Save your $ for the Scorpio, and start adding to it. Unless you can afford it all at will. If there are 2 XB1’s in the house, upgrading one to an S now (your gaming one) and to the Scorpio later (swapping the S to the “family”) is likely a smarter way to spend the $ instead of buying 2 S’s now.
Yeah from what I’ve read, there is a small performance boost with the One S. They added it for the HDR effects on some games, but games like Halo may run at a higher resolution because of the higher power. Halo 5’s engine dynamically lowers the resolution to keep the framerate locked at 60fps. So with a bit more power, it may stay at a higher resolution more often, although you wouldn’t notice the difference.
As others have said, if you want better graphics then it’s best to wait for the Scorpio, which should have about 5x the performance of the Xbox One.
There are a couple of test articles that show better FPS on unlocked framerate games on the S vs standard xbox one. one had video side by side, the games were clearer on the S. I believe the framerate is locked on H5, so it would not make much of a difference on the S.
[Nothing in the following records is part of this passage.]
**src/rtl/alu_issue_pkg.sv**
```systemverilog
// Shared constants and types for the ALU issue stage.
// Optional feature macro: ALU_ISSUE_TRAP_EN (adds the HALT state on illegal opcodes).
package alu_issue_pkg;

   localparam int unsigned NUM_REGS = 8;
   localparam int unsigned DATA_W   = 16;
   localparam int unsigned OP_W     = 4;
   localparam int unsigned REG_AW   = 3;
   localparam int unsigned PSW_W    = 3;
   localparam int unsigned INSTR_W  = 16;
   localparam int unsigned IMM_W    = 9;

   // Opcode values
   localparam logic [OP_W-1:0] OP_AND = 4'd0;
   localparam logic [OP_W-1:0] OP_OR  = 4'd1;
   localparam logic [OP_W-1:0] OP_XOR = 4'd2;
   localparam logic [OP_W-1:0] OP_NOT = 4'd3;
   localparam logic [OP_W-1:0] OP_ADD = 4'd4;
   localparam logic [OP_W-1:0] OP_SUB = 4'd5;
   localparam logic [OP_W-1:0] OP_SHR = 4'd6;
   localparam logic [OP_W-1:0] OP_SHL = 4'd7;
   localparam logic [OP_W-1:0] OP_LDI = 4'd8;

   // Instruction field bit positions
   localparam int unsigned OP_HI  = 15;
   localparam int unsigned OP_LO  = 12;
   localparam int unsigned RD_HI  = 11;
   localparam int unsigned RD_LO  = 9;
   localparam int unsigned RS1_HI = 8;
   localparam int unsigned RS1_LO = 6;
   localparam int unsigned RS2_HI = 5;
   localparam int unsigned RS2_LO = 3;
   localparam int unsigned IMM_HI = 8;
   localparam int unsigned IMM_LO = 0;

`ifdef ALU_ISSUE_TRAP_EN
   typedef enum logic [1:0] {StIdle, StIssue, StWb, StHalt} state_t;
`else
   typedef enum logic [1:0] {StIdle, StIssue, StWb} state_t;
`endif

endpackage

```
**src/rtl/alu_regfile.sv**
```systemverilog
// 8x16 register file: two combinational operand reads, one debug read,
// one synchronous write port, asynchronous clear, r0 reads as zero.
module alu_regfile
   import alu_issue_pkg::*;
(
   input  logic              clk,
   input  logic              rst_n,
   input  logic              i_we,
   input  logic [REG_AW-1:0] i_waddr,
   input  logic [DATA_W-1:0] i_wdata,
   input  logic [REG_AW-1:0] i_raddr1,
   output logic [DATA_W-1:0] o_rdata1,
   input  logic [REG_AW-1:0] i_raddr2,
   output logic [DATA_W-1:0] o_rdata2,
   input  logic [REG_AW-1:0] i_dbg_addr,
   output logic [DATA_W-1:0] o_dbg_data
);

   logic [DATA_W-1:0] r_regs [NUM_REGS];

   // Storage: cleared on reset; writes to r0 are dropped
   always_ff @(posedge clk or negedge rst_n) begin
      if (!rst_n) begin
         for (int i = 0; i < int'(NUM_REGS); i++) begin
            r_regs[i] <= '0;
         end
      end else if (i_we && (i_waddr != '0)) begin
         r_regs[i_waddr] <= i_wdata;
      end
   end

   // Read ports with r0 forced to zero
   always_comb begin
      o_rdata1   = (i_raddr1   == '0) ? '0 : r_regs[i_raddr1];
      o_rdata2   = (i_raddr2   == '0) ? '0 : r_regs[i_raddr2];
      o_dbg_data = (i_dbg_addr == '0) ? '0 : r_regs[i_dbg_addr];
   end

endmodule

```
**src/rtl/alu_issue_stage.sv**
```systemverilog
// Issue stage for the 16-bit ALU: handshake in, decode, register-file read,
// registered ALU operands, write-back of result and PSW capture.
// One instruction in flight; IDLE -> ISSUE -> WB -> IDLE.
// Optional feature macro: ALU_ISSUE_TRAP_EN (illegal opcode parks the FSM in HALT).
module alu_issue_stage
   import alu_issue_pkg::*;
(
   input  logic               clk,
   input  logic               rst_n,
   input  logic               instr_valid,
   input  logic [INSTR_W-1:0] instr,
   output logic               instr_ready,
   output logic [OP_W-1:0]    alu_opcode,
   output logic [DATA_W-1:0]  alu_src1,
   output logic [DATA_W-1:0]  alu_src2,
   input  logic [DATA_W-1:0]  alu_td,
   input  logic [PSW_W-1:0]   alu_psw,
   output logic               wb_valid,
   output logic [REG_AW-1:0]  wb_addr,
   output logic [DATA_W-1:0]  wb_data,
   output logic [PSW_W-1:0]   psw,
   output logic               illegal,
   input  logic [REG_AW-1:0]  dbg_addr,
   output logic [DATA_W-1:0]  dbg_data
);

   state_t               r_state;
   state_t               w_state_d;
   logic [INSTR_W-1:0]   r_instr;
   logic [OP_W-1:0]      r_alu_opcode;
   logic [DATA_W-1:0]    r_alu_src1;
   logic [DATA_W-1:0]    r_alu_src2;
   logic [PSW_W-1:0]     r_psw;

   logic [OP_W-1:0]      w_op;
   logic [REG_AW-1:0]    w_rd;
   logic [REG_AW-1:0]    w_rs1;
   logic [REG_AW-1:0]    w_rs2;
   logic [IMM_W-1:0]     w_imm9;
   logic                 w_is_alu;
   logic                 w_is_ldi;
   logic                 w_is_ill;
   logic                 w_in_wb;
   logic                 w_we;
   logic [DATA_W-1:0]    w_wdata;
   logic [DATA_W-1:0]    w_rs1_data;
   logic [DATA_W-1:0]    w_rs2_data;

   // Decode of the latched instruction
   always_comb begin
      w_op     = r_instr[OP_HI:OP_LO];
      w_rd     = r_instr[RD_HI:RD_LO];
      w_rs1    = r_instr[RS1_HI:RS1_LO];
      w_rs2    = r_instr[RS2_HI:RS2_LO];
      w_imm9   = r_instr[IMM_HI:IMM_LO];
      w_is_alu = ~w_op[OP_W-1];
      w_is_ldi = (w_op == OP_LDI);
      w_is_ill = w_op[OP_W-1] & ~w_is_ldi;
      w_in_wb  = (r_state == StWb);
      w_we     = w_in_wb & (w_is_alu | w_is_ldi);
      w_wdata  = w_is_ldi ? {{(DATA_W-IMM_W){1'b0}}, w_imm9} : alu_td;
   end

   alu_regfile u_regfile (
      .clk        (clk),
      .rst_n      (rst_n),
      .i_we       (w_we),
      .i_waddr    (w_rd),
      .i_wdata    (w_wdata),
      .i_raddr1   (w_rs1),
      .o_rdata1   (w_rs1_data),
      .i_raddr2   (w_rs2),
      .o_rdata2   (w_rs2_data),
      .i_dbg_addr (dbg_addr),
      .o_dbg_data (dbg_data)
   );

   // State register
   always_ff @(posedge clk or negedge rst_n) begin
      if (!rst_n) begin
         r_state <= StIdle;
      end else begin
         r_state <= w_state_d;
      end
   end

   // Next-state logic
   always_comb begin
      w_state_d = r_state;
      unique case (r_state)
         StIdle:  if (instr_valid) w_state_d = StIssue;
         StIssue: w_state_d = StWb;
`ifdef ALU_ISSUE_TRAP_EN
         StWb:    w_state_d = w_is_ill ? StHalt : StIdle;
         StHalt:  w_state_d = StHalt;
`else
         StWb:    w_state_d = StIdle;
`endif
         default: w_state_d = StIdle;
      endcase
   end

   // Instruction latch on handshake
   always_ff @(posedge clk or negedge rst_n) begin
      if (!rst_n) begin
         r_instr <= '0;
      end else if ((r_state == StIdle) && instr_valid) begin
         r_instr <= instr;
      end
   end

   // ALU operand registers, loaded in ISSUE and held until the next ISSUE
   always_ff @(posedge clk or negedge rst_n) begin
      if (!rst_n) begin
         r_alu_opcode <= '0;
         r_alu_src1   <= '0;
         r_alu_src2   <= '0;
      end else if (r_state == StIssue) begin
         r_alu_opcode <= w_op;
         r_alu_src1   <= w_rs1_data;
         r_alu_src2   <= w_rs2_data;
      end
   end

   // PSW capture, only for real ALU operations
   always_ff @(posedge clk or negedge rst_n) begin
      if (!rst_n) begin
         r_psw <= '0;
      end else if (w_in_wb && w_is_alu) begin
         r_psw <= alu_psw;
      end
   end

   // Outputs; write-back fields read zero outside the write pulse
   always_comb begin
      instr_ready = (r_state == StIdle);
      alu_opcode  = r_alu_opcode;
      alu_src1    = r_alu_src1;
      alu_src2    = r_alu_src2;
      psw         = r_psw;
      wb_valid    = w_we;
      wb_addr     = w_we ? w_rd : '0;
      wb_data     = w_we ? w_wdata : '0;
      illegal     = w_in_wb & w_is_ill;
   end

endmodule

```
===== src/rtl/branch_pred_tracker_pkg.sv =====
// Shared types and constants for the branch prediction tracker.
// bp_entry_t is the canonical 32-bit-PC layout of one tracked prediction.
package branch_pred_tracker_pkg;

  localparam int BP_WIDTH = 32;
  localparam int PC_STEP  = 4;

  typedef struct packed {
    logic                pred;
    logic [BP_WIDTH-1:0] target;
    logic [BP_WIDTH-1:0] fall;
  } bp_entry_t;

endpackage


===== src/rtl/branch_pred_tracker_sat_counter.sv =====
// Saturating up-counter used for predictor statistics.
// The counter holds at all-ones instead of wrapping.
module sat_counter #(
  parameter int CNT_W = 16
) (
  input  logic             clk,
  input  logic             reset,
  input  logic             inc,
  output logic [CNT_W-1:0] q
);

  localparam logic [CNT_W-1:0] CNT_ONE = CNT_W'(1);

  always_ff @(posedge clk or posedge reset) begin
    if (reset) begin
      q <= '0;
    end else if (inc && (q != '1)) begin
      q <= q + CNT_ONE;
    end
  end

endmodule


===== src/rtl/branch_pred_tracker.sv =====
// In-order tracker of fetched branch predictions; compares the oldest entry
// against the EX outcome, flags mispredicts, supplies the redirect PC and flushes younger entries.
module branch_pred_tracker
  import branch_pred_tracker_pkg::*;
#(
  parameter int WIDTH = BP_WIDTH,
  parameter int DEPTH = 4,
  parameter int CNT_W = 16
) (
  input  logic             clk,
  input  logic             reset,
  input  logic             push,
  input  logic             push_pred,
  input  logic [WIDTH-1:0] push_target,
  input  logic [WIDTH-1:0] push_fall,
  input  logic             resolve,
  input  logic             resolve_taken,
  output logic             prediction,
  output logic             mispredict,
  output logic [WIDTH-1:0] redirect_pc,
  output logic             full,
  output logic             empty,
  output logic             overflow,
  output logic             underflow,
  output logic [CNT_W-1:0] branch_cnt,
  output logic [CNT_W-1:0] mispred_cnt
);

  localparam int PTR_W = $clog2(DEPTH);
  localparam logic [PTR_W-1:0] PTR_ONE  = PTR_W'(1);
  localparam logic [PTR_W:0]   CNT_ONE  = (PTR_W + 1)'(1);
  localparam logic [PTR_W:0]   FULL_CNT = (PTR_W + 1)'(DEPTH);

  // Same field layout as bp_entry_t, but sized by this instance's WIDTH.
  typedef struct packed {
    logic             pred;
    logic [WIDTH-1:0] target;
    logic [WIDTH-1:0] fall;
  } entry_t;

  entry_t           mem [DEPTH];
  logic [PTR_W-1:0] rd_ptr;
  logic [PTR_W-1:0] wr_ptr;
  logic [PTR_W:0]   count;

  entry_t head;
  logic   pop_ok;
  logic   push_blocked;
  logic   push_ok;

  always_comb begin
    head         = mem[rd_ptr];
    empty        = (count == '0);
    full         = (count == FULL_CNT);
    pop_ok       = resolve && !empty;
    mispredict   = pop_ok && (resolve_taken != head.pred);
    prediction   = empty ? 1'b0 : head.pred;
    redirect_pc  = '0;
    if (!empty) begin
      redirect_pc = resolve_taken ? head.target : head.fall;
    end
    // A correct pop in the same cycle frees a slot for the incoming push.
    push_blocked = full && !(pop_ok && !mispredict);
    push_ok      = push && !push_blocked && !mispredict;
  end

  // Storage is not reset: every read is gated by empty.
  always_ff @(posedge clk) begin
    if (push_ok) begin
      mem[wr_ptr] <= '{pred: push_pred, target: push_target, fall: push_fall};
    end
  end

  always_ff @(posedge clk or posedge reset) begin
    if (reset) begin
      rd_ptr <= '0;
      wr_ptr <= '0;
      count  <= '0;
    end else if (mispredict) begin
      rd_ptr <= rd_ptr + PTR_ONE;
      wr_ptr <= rd_ptr + PTR_ONE;
      count  <= '0;
    end else begin
      if (pop_ok) begin
        rd_ptr <= rd_ptr + PTR_ONE;
      end
      if (push_ok) begin
        wr_ptr <= wr_ptr + PTR_ONE;
      end
      if (push_ok && !pop_ok) begin
        count <= count + CNT_ONE;
      end else if (pop_ok && !push_ok) begin
        count <= count - CNT_ONE;
      end
    end
  end

  always_ff @(posedge clk or posedge reset) begin
    if (reset) begin
      overflow  <= 1'b0;
      underflow <= 1'b0;
    end else begin
      if (push && push_blocked) begin
        overflow <= 1'b1;
      end
      if (resolve && empty) begin
        underflow <= 1'b1;
      end
    end
  end

  sat_counter #(.CNT_W(CNT_W)) u_branch_cnt (
    .clk   (clk),
    .reset (reset),
    .inc   (pop_ok),
    .q     (branch_cnt)
  );

  sat_counter #(.CNT_W(CNT_W)) u_mispred_cnt (
    .clk   (clk),
    .reset (reset),
    .inc   (mispredict),
    .q     (mispred_cnt)
  );

endmodule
Unfortunately, no SSD hard drives in the S consoles. I’d say buy the S, and get an external SSD Hard Drive for it and install Halo 5 to it.
The Xbox one S is a smaller Xbox one that can display 4K video. Those are the only differences. Except that the console itself looks incredibly sleek and nice.
> 2603643534597848;6:
> Well it turns out, some games do benchmark with a small but noticeable boost on the S.
>
> As it’s not consistent, the boost is not market to any effect as the Scorpio.
>
> You may find H5 plays a little better, with less resolution and/or framerate drops, but it won’t be anything like the Scorpio could maintain.
>
> Save your $ for the Scorpio, and start adding to it. Unless you can afford it all at will. If there are 2 XB1’s in the house, upgrading one to an S now (your gaming one) and to the Scorpio later (swapping the S to the “family”) is likely a smarter way to spend the $ instead of buying 2 S’s now.
I read that article today as well. Don’t think anybody has tested it with H5 yet.
> 2533274799433208;9:
> Unfortunately, no SSD hard drives in the S consoles. I’d say buy the S, and get an external SSD Hard Drive for it and install Halo 5 to it.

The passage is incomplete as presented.